INPUT MATERIAL:
## config.mk

```make
export PLATFORM = sky130hd
export DESIGN_NAME = weighted_tardiness_swap_search
export DESIGN_NICKNAME = d
export VERILOG_FILES = /design/src/rtl/core/wtss_pkg.sv /design/src/rtl/core/weighted_tardiness_swap_search.sv
export SDC_FILE = /design/constraint.sdc
export NUM_CORES = 2
export LEC_CHECK = 0
export BUFFER_PORTS_ARGS = -buffer_cell sky130_fd_sc_hd__buf_2
export CORE_UTILIZATION = 55
export CTS_CLUSTER_SIZE = 20
export DETAILED_ROUTE_END_ITERATION = 8
export GPL_ROUTABILITY_DRIVEN = 0
export PLACE_DENSITY_LB_ADDON = 0.08
export SLEW_MARGIN = 15
export SYNTH_ARGS = -nofsm -noshare
export SYNTH_HDL_FRONTEND = slang
export SYNTH_SLANG_ARGS = --single-unit
export TNS_END_PERCENT = 10
```

## constraint.sdc

```tcl
create_clock -name i_clk -period 5.36 [get_ports i_clk]
set_clock_uncertainty 0.2 [all_clocks]
set_input_delay 0 -clock i_clk [delete_from_list [all_inputs] [get_ports i_clk]]
set_output_delay 0 -clock i_clk [all_outputs]
set_load 0.02 [all_outputs]
```

## src/rtl/core/wtss_pkg.sv

```systemverilog
// Package for the weighted tardiness swap search block.
// Holds the job record type and penalty constants; no dependencies.
`timescale 1ns / 1ps
package wtss_pkg;
    localparam int PEN_W = 26;
    localparam logic [PEN_W-1:0] PEN_MAX = {PEN_W{1'b1}};

    typedef struct packed {
        logic [7:0]  proc;
        logic [7:0]  weight;
        logic [15:0] due;
        logic [6:0]  number;
    } t_job;
endpackage

```

## src/rtl/core/weighted_tardiness_swap_search.sv

```systemverilog
// Weighted tardiness swap search: top level with job memory and sequencer.
// Depends on wtss_pkg for the job record and penalty constants.
`timescale 1ns / 1ps
// Usage:
// Jobs arrive on the input channel (i_proc_time, i_job_weight, i_due_date,
// i_last_job), one transaction per job, and are numbered from 1. Jobs beyond
// MAX_JOBS are dropped. A job with i_last_job set starts the search: the
// stored jobs are insertion sorted by due date (stable), then every swap
// trial (i, j, k) is evaluated and kept if the total weighted tardiness
// strictly drops. Afterwards one output transaction per job gives the
// arrival number in schedule order, the final penalty, and o_last_of_order
// on the final one. A penalty walk reads the job memory once. Each (i, j, k)
// step passes through the select state, a real trial adds a walk and a kept
// swap the swap states that read both jobs and write them back exchanged; the
// job memory has a single read port. Each result is read, latched and then
// held until the receiver takes it. Input is not accepted from the last job
// until the last result is taken. A stalled receiver holds the current result.
// Reset clears the job count, the penalty and max_swap_offset; the job memory
// is not cleared. The config channel writes max_swap_offset and is always
// ready; it is to be written only while idle, which the block itself does not
// enforce.
module weighted_tardiness_swap_search #(
    parameter int MAX_JOBS = 32
) (
    input  logic        i_clk,
    input  logic        i_rst_n,
    input  logic        i_valid,
    output logic        o_ready,
    input  logic [7:0]  i_proc_time,
    input  logic [7:0]  i_job_weight,
    input  logic [15:0] i_due_date,
    input  logic        i_last_job,
    output logic        o_valid,
    input  logic        i_ready,
    output logic [5:0]  o_job_number,
    output logic [25:0] o_total_penalty,
    output logic        o_last_of_order,
    input  logic        i_cfg_valid,
    output logic        o_cfg_ready,
    input  logic [4:0]  i_cfg_data
);
    localparam int AW = $clog2(MAX_JOBS);
    localparam int CW = $clog2(MAX_JOBS + 1);

    typedef enum logic [13:0] {
        S_LOAD = 14'b00000000000001,
        S_SRD  = 14'b00000000000010, // sort: read key at i
        S_SKEY = 14'b00000000000100, // sort: latch key, read j-1
        S_SCMP = 14'b00000000001000, // sort: compare, shift or place
        S_SPUT = 14'b00000000010000, // sort: place key at 0
        S_PEN  = 14'b00000000100000, // penalty walk
        S_TSEL = 14'b00000001000000, // pick next swap trial
        S_SWA  = 14'b00000010000000, // swap: read a
        S_SWB  = 14'b00000100000000, // swap: latch a, read b
        S_SWC  = 14'b00001000000000, // swap: write b at a
        S_SWD  = 14'b00010000000000, // swap: write a at b
        S_ORD  = 14'b00100000000000, // emit: read
        S_OLD  = 14'b01000000000000, // emit: latch result
        S_OUT  = 14'b10000000000000  // emit: wait for receiver
    } t_state;

    t_state r_state;
    wtss_pkg::t_job mem [MAX_JOBS];
    wtss_pkg::t_job r_rd;
    logic [AW-1:0] rd_addr;
    logic          we;
    logic [AW-1:0] wr_addr;
    wtss_pkg::t_job wr_data;

    logic [CW-1:0] r_cnt;
    logic [4:0]    r_kmax;
    logic [25:0]   r_pen, r_cur, r_best;
    logic [CW-1:0] r_i, r_j, r_p;
    logic [4:0]    r_k;
    logic [AW-1:0] r_other;
    wtss_pkg::t_job r_key;
    logic [16:0]   r_time;
    logic [16:0]   r_late;
    logic [7:0]    r_wt;
    logic          r_v1, r_v2;
    logic          r_phase;  // 0: walk of the sorted order, 1: trial walk
    logic          r_ovalid;
    logic          r_olast;
    logic [5:0]    r_onum;

    logic [16:0]   sum_time;
    logic [16:0]   late;
    logic [24:0]   term;
    logic [26:0]   psum;
    logic [25:0]   pen_sat;
    logic [AW-1:0] pa, walk_addr, trial_other;
    logic          trial_ok, shift_ok;
    logic [CW-1:0] step_i, step_j;
    logic [4:0]    step_k;
    logic          in_acc, out_acc, cfg_acc;

    // job memory with registered read
    always_ff @(posedge i_clk) begin
        if (we) mem[wr_addr] <= wr_data;
        r_rd <= mem[rd_addr];
    end

    // penalty pipeline: completion and lateness, then weighted sum
    assign sum_time = r_time + {9'd0, r_rd.proc};
    assign late     = (sum_time > {1'b0, r_rd.due}) ? sum_time - {1'b0, r_rd.due} : 17'd0;
    assign term     = {8'd0, r_late} * {17'd0, r_wt};
    assign psum     = {1'b0, r_pen} + {2'b0, term};
    assign pen_sat  = psum[26] ? wtss_pkg::PEN_MAX : psum[25:0];

    // walk order with positions i and other exchanged
    assign pa          = r_p[AW-1:0];
    assign walk_addr   = (pa == r_i[AW-1:0]) ? r_other :
                         (pa == r_other)     ? r_i[AW-1:0] : pa;
    assign trial_other = AW'(32'(r_j) - 32'(r_k));
    assign trial_ok    = (32'(r_j) >= 32'(r_k)) && (trial_other != r_i[AW-1:0]);
    assign shift_ok    = r_rd.due > r_key.due;

    assign o_ready         = (r_state == S_LOAD);
    assign o_cfg_ready     = 1'b1;
    assign o_valid         = r_ovalid;
    assign o_job_number    = r_onum;
    assign o_total_penalty = r_best;
    assign o_last_of_order = r_olast;

    assign in_acc  = i_valid && o_ready;
    assign out_acc = r_ovalid && i_ready;
    assign cfg_acc = i_cfg_valid && o_cfg_ready;

    // advance the (i, j, k) trial counters
    always_comb begin
        step_i = r_i;
        step_j = r_j;
        step_k = r_k + 5'd1;
        if (r_k == r_kmax) begin
            step_k = '0;
            if (r_j == r_cnt - 1'b1) begin
                step_j = CW'(1);
                step_i = r_i + 1'b1;
            end else begin
                step_j = r_j + 1'b1;
            end
        end
    end

    // memory addresses and write data per state
    always_comb begin
        we      = 1'b0;
        wr_addr = r_cnt[AW-1:0];
        wr_data = r_key;
        rd_addr = r_p[AW-1:0];
        unique case (r_state)
            S_LOAD: begin
                we      = in_acc && (r_cnt < CW'(MAX_JOBS));
                wr_data = '{proc: i_proc_time, weight: i_job_weight, due: i_due_date,
                            number: 7'(r_cnt + 1'b1)};
            end
            S_SRD:  rd_addr = r_i[AW-1:0];
            S_SKEY: rd_addr = AW'(r_j - 1'b1);
            S_SCMP: begin
                // shift the larger entry up or drop the key in place
                we      = 1'b1;
                wr_addr = r_j[AW-1:0];
                wr_data = shift_ok ? r_rd : r_key;
                rd_addr = AW'(r_j - 2'd2);
            end
            S_SPUT: begin
                we      = 1'b1;
                wr_addr = '0;
                wr_data = r_key;
            end
            S_PEN:  rd_addr = walk_addr;
            S_SWA:  rd_addr = r_i[AW-1:0];
            S_SWB:  rd_addr = r_other;
            S_SWC: begin
                we      = 1'b1;
                wr_addr = r_i[AW-1:0];
                wr_data = r_rd;
            end
            S_SWD: begin
                we      = 1'b1;
                wr_addr = r_other;
                wr_data = r_key;
            end
            S_TSEL, S_ORD, S_OLD, S_OUT: ;
            default: ;
        endcase
    end

    // sequencer
    always_ff @(posedge i_clk) begin
        if (!i_rst_n) begin
            r_state  <= S_LOAD;
            r_cnt    <= '0;
            r_kmax   <= '0;
            r_best   <= '0;
            r_ovalid <= 1'b0;
            r_olast  <= 1'b0;
            r_onum   <= '0;
        end else begin
            if (cfg_acc) r_kmax <= i_cfg_data;
            unique case (r_state)
                // store the job, drop it when full
                S_LOAD: if (in_acc) begin
                    if (r_cnt < CW'(MAX_JOBS)) r_cnt <= r_cnt + 1'b1;
                    if (i_last_job) begin
                        r_i     <= CW'(1);
                        r_state <= S_SRD;
                    end
                end
                // insertion sort, one shift per cycle
                S_SRD: begin
                    if (r_i >= r_cnt) begin
                        r_i     <= '0;
                        r_other <= '0;
                        r_phase <= 1'b0;
                        r_p     <= '0;
                        r_v1    <= 1'b0;
                        r_v2    <= 1'b0;
                        r_time  <= '0;
                        r_pen   <= '0;
                        r_state <= S_PEN;
                    end else begin
                        r_j     <= r_i;
                        r_state <= S_SKEY;
                    end
                end
                S_SKEY: begin
                    r_key   <= r_rd;
                    r_state <= S_SCMP;
                end
                S_SCMP: begin
                    if (shift_ok) begin
                        r_j <= r_j - 1'b1;
                        if (r_j == CW'(1)) r_state <= S_SPUT;
                    end else begin
                        r_i     <= r_i + 1'b1;
                        r_state <= S_SRD;
                    end
                end
                S_SPUT: begin
                    r_i     <= r_i + 1'b1;
                    r_state <= S_SRD;
                end
                // penalty walk over the schedule
                S_PEN: begin
                    r_v1 <= (r_p < r_cnt);
                    if (r_p < r_cnt) r_p <= r_p + 1'b1;
                    r_v2 <= r_v1;
                    if (r_v1) begin
                        r_time <= sum_time;
                        r_late <= late;
                        r_wt   <= r_rd.weight;
                    end
                    if (r_v2) r_pen <= pen_sat;
                    if (r_p == r_cnt && !r_v1 && !r_v2) begin
                        if (!r_phase) begin
                            r_cur <= r_pen;
                            if (r_cnt < CW'(2)) begin
                                r_best  <= r_pen;
                                r_p     <= '0;
                                r_state <= S_ORD;
                            end else begin
                                r_i     <= '0;
                                r_j     <= CW'(1);
                                r_k     <= '0;
                                r_state <= S_TSEL;
                            end
                        end else if (r_cur > r_pen) begin
                            // strict improvement: commit the swap
                            r_cur   <= r_pen;
                            r_state <= S_SWA;
                        end else begin
                            r_i     <= step_i;
                            r_j     <= step_j;
                            r_k     <= step_k;
                            r_state <= S_TSEL;
                        end
                    end
                end
                // start the next real trial or finish the search
                S_TSEL: begin
                    if (r_i >= r_cnt) begin
                        r_best  <= r_cur;
                        r_p     <= '0;
                        r_state <= S_ORD;
                    end else if (trial_ok) begin
                        r_other <= trial_other;
                        r_phase <= 1'b1;
                        r_p     <= '0;
                        r_v1    <= 1'b0;
                        r_v2    <= 1'b0;
                        r_time  <= '0;
                        r_pen   <= '0;
                        r_state <= S_PEN;
                    end else begin
                        r_i <= step_i;
                        r_j <= step_j;
                        r_k <= step_k;
                    end
                end
                S_SWA: r_state <= S_SWB;
                S_SWB: begin
                    r_key   <= r_rd;
                    r_state <= S_SWC;
                end
                S_SWC: r_state <= S_SWD;
                S_SWD: begin
                    r_i     <= step_i;
                    r_j     <= step_j;
                    r_k     <= step_k;
                    r_state <= S_TSEL;
                end
                // emit the order, one transaction per job
                S_ORD: r_state <= S_OLD;
                S_OLD: begin
                    r_onum   <= r_rd.number[5:0];
                    r_olast  <= (r_p == r_cnt - 1'b1);
                    r_ovalid <= 1'b1;
                    r_state  <= S_OUT;
                end
                S_OUT: if (out_acc) begin
                    r_ovalid <= 1'b0;
                    if (r_olast) begin
                        r_cnt   <= '0;
                        r_state <= S_LOAD;
                    end else begin
                        r_p     <= r_p + 1'b1;
                        r_state <= S_ORD;
                    end
                end
                default: r_state <= S_LOAD;
            endcase
        end
    end

    // hold the result while the receiver stalls
    a_out_hold: assert property (@(posedge i_clk) disable iff (!i_rst_n)
        o_valid && !i_ready |=> o_valid && $stable(o_job_number)
            && $stable(o_total_penalty) && $stable(o_last_of_order));

    // never take input while a result is pending
    a_no_overlap: assert property (@(posedge i_clk) disable iff (!i_rst_n)
        !(o_valid && o_ready));

    a_state_onehot: assert property (@(posedge i_clk) disable iff (!i_rst_n)
        $onehot(r_state));

    a_cnt_range: assert property (@(posedge i_clk) disable iff (!i_rst_n)
        r_cnt <= CW'(MAX_JOBS));
endmodule

```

EXERCISE DIRECTIONS: Using the records given above, list every line that includes the word "assert".

SOLUTION FOR THIS EXERCISE:
    a_out_hold: assert property (@(posedge i_clk) disable iff (!i_rst_n)
    a_no_overlap: assert property (@(posedge i_clk) disable iff (!i_rst_n)
    a_state_onehot: assert property (@(posedge i_clk) disable iff (!i_rst_n)
    a_cnt_range: assert property (@(posedge i_clk) disable iff (!i_rst_n)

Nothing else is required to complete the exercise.